Definitions

from The American Heritage® Dictionary of the English Language, 5th Edition.

  • transitive verb To inhabit or overrun in numbers or quantities large enough to be harmful, threatening, or obnoxious.
  • transitive verb To live as a parasite in or on.

from The Century Dictionary.

  • Hostile; hurtful; mischievous; harassing; troublesome.
  • To attack; molest; harass; haunt or prowl around mischievously or hurtfully; attack parasitically.
  • Synonyms To annoy, harass, torment, plague, vex, molest, overrun.
  • To become confirmed in evil; become habitually vicious.

from the GNU version of the Collaborative International Dictionary of English.

  • adjective obsolete Mischievous; hurtful; harassing.
  • transitive verb To trouble greatly by numbers or by frequency of presence; to disturb; to annoy; to frequent and molest or harass

from Wiktionary, Creative Commons Attribution/Share-Alike License.

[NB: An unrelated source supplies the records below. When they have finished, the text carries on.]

File: config.mk
export PLATFORM = sky130hd
export DESIGN_NAME = wli_ram
export DESIGN_NICKNAME = d
export VERILOG_FILES = /design/src/rtl/core/windowed_limited_integrator_macros.svh /design/src/rtl/core/wli_ram.sv
export SDC_FILE = /design/constraint.sdc
export NUM_CORES = 1
export LEC_CHECK = 0
export BUFFER_PORTS_ARGS = -buffer_cell sky130_fd_sc_hd__buf_2
export CAP_MARGIN = 10
export CORE_MARGIN = 2
export CORE_UTILIZATION = 40
export DETAILED_ROUTE_END_ITERATION = 12
export PLACE_DENSITY = 0.61
export REMOVE_ABC_BUFFERS = 1
export SKIP_LAST_GASP = 1
export SYNTH_ARGS = -nofsm -noshare
export SYNTH_HDL_FRONTEND = slang
export SYNTH_SLANG_ARGS = --single-unit
File: constraint.sdc
create_clock -name clk -period 1.6 [get_ports clk]
set_input_delay 0.08 -clock clk [delete_from_list [all_inputs] [get_ports clk]]
set_output_delay 0.08 -clock clk [all_outputs]
set_load 0.05 [all_outputs]
File: src/rtl/core/windowed_limited_integrator_macros.svh
// Assertion macros for the windowed limited integrator.
`ifndef WINDOWED_LIMITED_INTEGRATOR_MACROS_SVH
`define WINDOWED_LIMITED_INTEGRATOR_MACROS_SVH

`ifndef NO_ASSERTIONS
`define WLI_ASSERT(lbl, cond, msg) \
  lbl: assert property (@(posedge clk) disable iff (!rst_n) (cond)) else $error(msg);
`define WLI_ASSERT_IMP(lbl, ante, cons, msg) \
  lbl: assert property (@(posedge clk) disable iff (!rst_n) (ante) |-> (cons)) \
    else $error(msg);
`else
`define WLI_ASSERT(lbl, cond, msg)
`define WLI_ASSERT_IMP(lbl, ante, cons, msg)
`endif

`endif

File: src/rtl/core/wli_ram.sv
`timescale 1ns / 1ps
`default_nettype none
module wli_ram #(
  parameter int WIDTH = 8,
  parameter int DEPTH = 16
) (
  input  wire logic                             clk,
  input  wire logic                             we,
  input  wire logic [$clog2(DEPTH > 1 ? DEPTH : 2)-1:0] waddr,
  input  wire logic [WIDTH-1:0]                 wdata,
  input  wire logic [$clog2(DEPTH > 1 ? DEPTH : 2)-1:0] raddr,
  output logic      [WIDTH-1:0]                 rdata
);
  logic [WIDTH-1:0] mem [DEPTH];

  always_ff @(posedge clk) begin
    if (we) begin
      mem[waddr] <= wdata;
    end
    rdata <= mem[raddr];
  end
endmodule
`default_nettype wire

* Word-level counts from Yosys, hierarchy flattened
Memory sizes are Yosys's and may differ from the RTL's. A register that Yosys moved wholly into a read port is not among the register bits. Index checks and enable logic that the tools add are counted.
Word-level totals: register bits after elaboration 0, memory bits (writable) 128, input port bits 18, output and inout bits 8, logic and storage cells 3, memories kept 1
Memories:
- mem | words 16, width 8, read ports 1, clocked after memory_dff 1, wr ports 1, RTL line wli_ram.sv:14 | logic [WIDTH-1:0] mem [DEPTH];
Cells by class: muxes and demuxes 2
Operators by type and width (count):
- 1-bit two-way mux | 2

* Logic depth before layout (Yosys ltp)
Gate-level depths: netlist of the first run.
depth in word-level cells 2, mapped depth 5, depth with buffers taken out 3

* Worst setup path before layout of the first run
Ideal clock, no wire load.
kind input -> register, from in waddr[2] in the netlist's numbering, to mem mem[0][0], enable pin, library setup time 0.383 ns, arrival time 1.190 ns, data required time 1.217 ns, slack 0.027 ns, cell stages on the path 2, path buffers 0, cells stage by stage or3b_2 nor3_1
RTL lines:
- from (decl) | RTL line wli_ram.sv:9 | input wire logic [$clog2(DEPTH > 1 ? DEPTH : 2)-1:0] waddr,
- to (decl) | RTL line wli_ram.sv:14
No word-level cell before the write port.

==> results of run 1 <==
[Yosys cell counts, types with 2 or more instances]
library cell / n / area [um^2]
nor3_1: 4 / 20.0
a22oi_1: 16 / 120
buf_6: 3 / 33.8
nand3b_1: 2 / 15.0
mux4_2: 18 / 405
mux4_1: 14 / 368
nand2_1: 9 / 33.8
clkdlybuf4s25_2: 3 / 30.0
buf_2: 3 / 15.0
dfxtp_1: 8 / 160
nand2b_1: 2 / 12.5
edfxtp_1: 128 / 3840
nor2_1: 13 / 48.8
[path summary, 6_finish.rpt]
| kind | endpoint | startpoint |
|---|---|---|
| min | mem[6][3] | wdata[3] |
| min reg2reg | rdata[3] | mem[14][3] |
| max | rdata[0] | mem[5][0] |
| max reg2reg | rdata[0] | mem[5][0] |
[metal layers]
layer  wire [um]  global-route usage
met5           0                   0
met4         138              0.0602
met3         370              0.0443
met2        4640               0.233
met1        4390               0.200
[report_power, final]
part	internal (W)	total [W]	switching, W	leakage (nW)
Sequential	0.00398	0.00401	0.0000236	1.22
Clock	0.00293	0.00434	0.00142	0.325
Combinational	0.000169	0.000457	0.000288	0.605
Total	0.00708	0.00881	0.00173	2.15
[kinds of logic after synthesis]
| kind of cell | share of synthesized area |
|---|---|
| AO/OA/AOI/OAI | 0.0233 |
| buffers and inverters | 0.0168 |
| flip-flops | 0.778 |
| multiplexers | 0.150 |
| AND/OR/NAND/NOR | 0.0318 |
[registers in the layout, indices dropped and copies added (netlist names)]
| signal | cells |
|---|---|
| rdata | 8 |
| mem | 128 |
[worst max-delay path, stage by stage, from the launching register on]
cell,delay (ns)
edfxtp_1,0.36
mux4_1,0.56
a22oi_1,0.24
nand2_1,0.11
[metrics by stage]
step	std cells	util	area [um^2]	hold WS, ns
floorplan	219	-	5060	0.179
global placement	440	0.446	5610	0.470
detailed placement	440	0.446	5610	0.474
CTS	472	0.500	6280	0.0426
global route	472	0.500	6280	0.0540
finish	472	0.500	6280	0.0517
[placed cells by master (no fill, tap or decap), types with 2 or more instances in the layout]
cell / synthesis / final
buf_12: 0 / 2
bufinv_16: 0 / 6
mux4_2: 18 / 18
nand2b_1: 2 / 2
clkbuf_16: 0 / 17
nand3b_1: 2 / 2
edfxtp_1: 128 / 128
buf_2: 3 / 25
nor2_1: 13 / 13
clkinv_4: 0 / 5
nor3_1: 4 / 4
buf_4: 1 / 22
a22oi_1: 16 / 16
nand2_1: 9 / 9
dfxtp_1: 8 / 8
mux4_1: 14 / 14
[cell type report]
cell class                 instances  area [um^2]  area share
clock buffer                      17          425      0.0677
clock inverter                    15          249      0.0396
multi-input combinational         83         1060       0.168
sequential                       136         4000       0.637
tap                              172          215      0.0343
timing repair buffer              49          330      0.0526
==> results list, run 1 <==
- The number of global-route vias before repair came to ~2600.
- Across the run, the number of max-cap violations was 0.
- The clock passes through at most 2 buffers.
* Library cell used as clock root buffer: clkbuf_16
- The mapped netlist covers 5150 um^2.
* GRT Util Overall: 0.150
* Clk pin slew, worst setup/hold paths: ~0.06 ns
- Clock tree from TritonCTS: done
- Area growth syn-to-layout: 22.0%
- Synthesis inferred ~140 register bits.
- Static leakage: approximately 2.2 nW
- At the end of the flow, the number of nets in the layout was 305.
* Routed via count divided by cell count: 5.15
- Final total power: 0.00881 W
- The congestion estimate from routability-driven global placement came to 0.738.
- Number of distinct library cell variants in the gate-level netlist after synthesis: 19
- FILL cells: 992
* Chip height: about 120 um
- The die covers 13800 um^2.
- Initial Util: 0.410
- In the synthesized netlist the async set-or-reset flop fraction comes to 0.
- Setup repair after global routing left no endpoint under its margin.
- The critical path is of the reg2reg type.
* Ant. Diodes: 0
- The worst hold path belongs to the class in2reg.
- Number of sinks driven by the clock tree: 136
- Total congestion overflow after global routing: 0
- Worst-path fanout max: 1
- The H-tree generated during clock tree synthesis spans 4 levels.
- The worst path meets setup with 0.207 ns of slack.
- In the final timing run, aggregate negative setup slack is 0 ns.
- Count of final setup violators: 0
* Flop2flop setup slack: 0.21 ns
- IR analysis of the VDD net gives a maximum drop of 0.00127 V.
- The most used flip-flop cell after synthesis is edfxtp_1.
- The max-slew violation count came to 0.
- For this design, the CTS-stage hold fixing added 0 buffers.
- I/O Buffers: 25
* First-pass GRT wire length: about 15000 um
* TritonRoute pass-1 iters: 4
- In the finished design, the share of the clock period the worst path needs comes to 0.871.
- Synthesis Warnings: 0
* Fraction of layout instances using a drive strength above 1: 0.330
* HPWL after DPL: around 6300 um
- Hold Fails Final Rpt: 0
- The worst register-to-register path has a depth of 3.
- Number of core rows: 41
- Detailed-route via count: 2432
* Io pins: 26
- Critical path endpoint category: flop
* Highest achievable clock rate: 0.718 GHz
- Wire length per cell after detailed routing: approximately 20 um
- Gates resized during post-CTS repair numbered 0.
- Number of buffers added for setup after CTS: 0
- Data required time of the worst path: 1.88 ns
* Post-Synthesis Mean Instance Area: 22.5 um^2
- Number of antenna violations at the first check in global routing: 0
* Worst path arrival time: 1.67 ns
* Worst slack at placement: 0.00283 ns
- After layout, the minimum clock period comes to 1.39 ns.
- Result of the run: complete, no violations
- # DRC: 0
* Share of synthesized area occupied by flip-flops and latches: 0.778
- The worst setup path is launched from a flop.
* Slew headroom: 0.737
- The later pin in the worst-skew pair is clocked with a latency of 0.41 ns.
* Post-detailed-routing wire length: approximately 9500 um
* Setup Skew: between 0.007 and 0.008 ns
* Synthesized netlist cell count: 229
- Power spread over the standard cell area amounts to 1400 nW/um^2.
* Slew at the pin with the worst max-slew slack: 0.395 ns
- Die width: 117 um
- TritonCTS created 17 clock buffers.
* DRC marker count from the first detailed-route iteration: 132
- Counting instances, the worst hold path has a depth of 1.
- In this run the remaining antenna-violating nets after routing total 0.
- The region available for standard cell placement spans about 13000 um^2.
- Number of enable flip-flop cells after synthesis: 128
- Entering global routing, the biggest net connects 33 pins.
Note: power is estimated with default switching activity, not from simulation.
==> run 2: changes to the inputs <==
--- a/config.mk
+++ b/config.mk
@@ -7,7 +7,7 @@
 export LEC_CHECK = 0
 export BUFFER_PORTS_ARGS = -buffer_cell sky130_fd_sc_hd__buf_2
 export CAP_MARGIN = 10
-export CORE_MARGIN = 2
+export CORE_MARGIN = 5
 export CORE_UTILIZATION = 40
 export DETAILED_ROUTE_END_ITERATION = 12
 export PLACE_DENSITY = 0.61
==> results list, run 2 (synthesis gave the netlist of run 1 again) <==
- GRT Util Overall: 0.149
* Number of global-route vias before repair: 2579
- Register share of total power: 0.478
- HPWL after DPL: 6330 um
- For the worst setup path, the data arrival time is 1.72 ns.
* Maximum number of pins on one net before global-route repair: 33
- Of the total power, combinational logic draws 0.055.
- Count of hold-fix buffers inserted at cts: 0
- Core Util, Final: 0.491
- The die covers about 15000 um^2.
- Final total power: 0.00839 W
* PnR worst setup slack: 0.164 ns
- Path type of the worst setup path: reg2reg
- Clock tree from TritonCTS: done
- Initial Util: 0.408
- Setup repair after global routing left no endpoint under its margin.
* Part of the cycle the worst path needs: 0.897
- Registers with the highest flip-flop counts: mem (128), rdata (8)
* Number of core rows: 41
* Launching point of the worst reg2reg path: mem[5][0]
* Slew at the pin with the worst max-slew slack: 0.432 ns
- Of the total power, the clock network draws 0.468.
- Area growth syn-to-layout: 20.4%
* Wire length per cell after detailed routing: 21.4 um
- Detailed-route via count: 2438
* Data required time of the worst path: 1.88 ns
- In the layout the commonest cells are 128 x edfxtp_1, 25 x buf_2, 19 x buf_4.
* Fraction of layout instances using a drive strength above 1: 0.305
- The number of buffers and inverters on the critical path is 0.
- Worst slack at placement: 0.101 ns
* Number of buffers added for setup after CTS: 0
- Instance count after placement with tap cells included: 438
- Using the TritonRoute via totals, the vias-per-cell ratio works out to 5.19.
* Routability congestion estimate: between 0.7 and 0.8
- Clk pin slew, worst setup/hold paths: about 0.06 ns
* Worst-path fanout max: 1
- Buffers inserted during clock tree synthesis total 17.
* DRC marker count from the first detailed-route iteration: approximately 200
- Counting every sink on the clock net gives 136.
- Counting along the longest clock path gives a buffer depth of 2.
* Clock Latency Late Sink: 0.41 ns
* Top delay family on crit path: multiplexers
- H-tree lvl count: 4
- Total congestion overflow after global routing: 0
- Hold Fails Final Rpt: 0
- Cell Int Power: 0.00673 W
- # DRC: 0
* I/O Buffers: 25
- Category of the worst setup path launch point: flop
* Flop2flop setup slack: about 0.16 ns
- Of the total power, the share spent switching nets is 0.197.
- Based on the critical path, the design can be clocked at up to 0.697 GHz.
- The die is 123 um wide.
* Worst hold path type: in2reg
* Total of cells resized after clock tree synthesis: 0
- Number of antenna violations at the first check in global routing: 0
- In this run the clock root is driven by a clkbuf_16.
- Setup violations remaining at the end of the flow were counted as 0.
* Minimum clock period after layout: roughly 1.4 ns
* Net count, final: roughly 300
- Leaving out fill and tap cells, the most frequent cell in the layout is edfxtp_1.
- Setup Skew: 0.0123 ns
* TritonRoute pass-1 iters: 5
- Sw Pwr: 0.00165 W
* Largest register by flop count: mem
- Once detail routing completed, the nets flagged for antenna violations numbered 0.
- Critical path endpoint category: flop
* Count of final max-slew check failures: 0
- In this run the worst setup path begins at mem[5][0].
* Chip height: 123 um
- For this design, the slowest cell found on the critical path is mux4_1.
* Flip-flop count of the largest register after layout: 128
- Critical path, cell by cell: mux4_1, a22oi_1, nand2_1
- Static leakage: around 2.1 nW
- Across the run, the number of max-cap violations was 0.
- The first global-routing pass estimated 15700 um of wire.
- The number of antenna diodes in the final layout is 0.
- Slew headroom: 0.712
* Post-detailed-routing wire length: 10100 um
- Across the VDD grid, the largest voltage drop is between 0.0008 and 0.0009 V.
* Placeable core region: 12600 um^2
- Result of the run: complete, no violations
* Final Instance Count excl. Fillers: 470
* Largest stage delay, worst path: 0.55 ns
- Fill cells in the final layout number 1086.
- For this design the ratio of total power to cell area is between 1000 and 1500 nW/um^2.
- For the final routed database, the setup TNS stands at 0 ns.
* Startpoint of the lowest-slack hold path: wdata[4]
* Io pins: 26
## run 2: cell types whose count changed in the layout (fill, tap and decap cells not counted), sizes merged
cell / before / now
clkinv: 7 / 6
clkbuf: 17 / 21
inv: 1 / 0
bufinv: 6 / 4
buf: 49 / 47
## run 2: power groups by stage
stage	clock (W)	sequential, W	combinational (W)
floorplan	0	0.00416	0.000160
global placement	0	0.00408	0.000453
detailed placement	0	0.00408	0.000463
CTS	0.00400	0.00401	0.000465
global route	0.00418	0.00401	0.000492
finish	0.00392	0.00401	0.000458
## run 2: metal layers
metal | global-route usage | share of wire | vias to the layer above
met3 | 0.0467 | 0.038 | 4
li1 | - | - | 1085
met1 | 0.202 | 0.46 | 1305
met5 | 0 | 0 | -
met4 | 0.0478 | 0.0089 | 0
met2 | 0.231 | 0.49 | 44
## run 2: worst reg2reg max path, cell delays in order, from the launching register on
cell and delay, ns:
edfxtp_1 0.37, mux4_1 0.55, a22oi_1 0.30, nand2_1 0.10
## run 2: worst paths after layout
kind | depth (start not counted) | endpoint
setup / recovery | 3 | rdata[0]
hold / removal | 1 | mem[13][4]
setup reg to reg | 3 | rdata[0]
hold reg to reg | 3 | rdata[2]
## run 2: area by class of cell
class	instances	area (um^2)	share of cell area
timing repair buffer	47	328	0.0529
clock inverter	11	154	0.0248
clock buffer	21	440	0.0711
tap	172	215	0.0347
multi-input combinational	83	1060	0.171
sequential	136	4000	0.646
## run 2: metrics by stage
step,hold WS (ns),area [um^2]
final,0.0530,6200
after global routing,0.0600,6200
after CTS,0.0465,6200
after detailed placement,0.479,5600
after global placement,0.464,5600
after floorplan,0.179,5060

  • verb to be mischievous; to be hurtful; to be harassing.

from WordNet 3.0 Copyright 2006 by Princeton University. All rights reserved.

  • verb invade in great numbers
  • verb live on or in a host, as of parasites
  • verb occupy in large numbers or live on a host

Etymologies

from The American Heritage® Dictionary of the English Language, 4th Edition

[Middle English infesten, to distress, from Old French infester, from Latin īnfestāre, from īnfestus, hostile; see gwhedh- in Indo-European roots.]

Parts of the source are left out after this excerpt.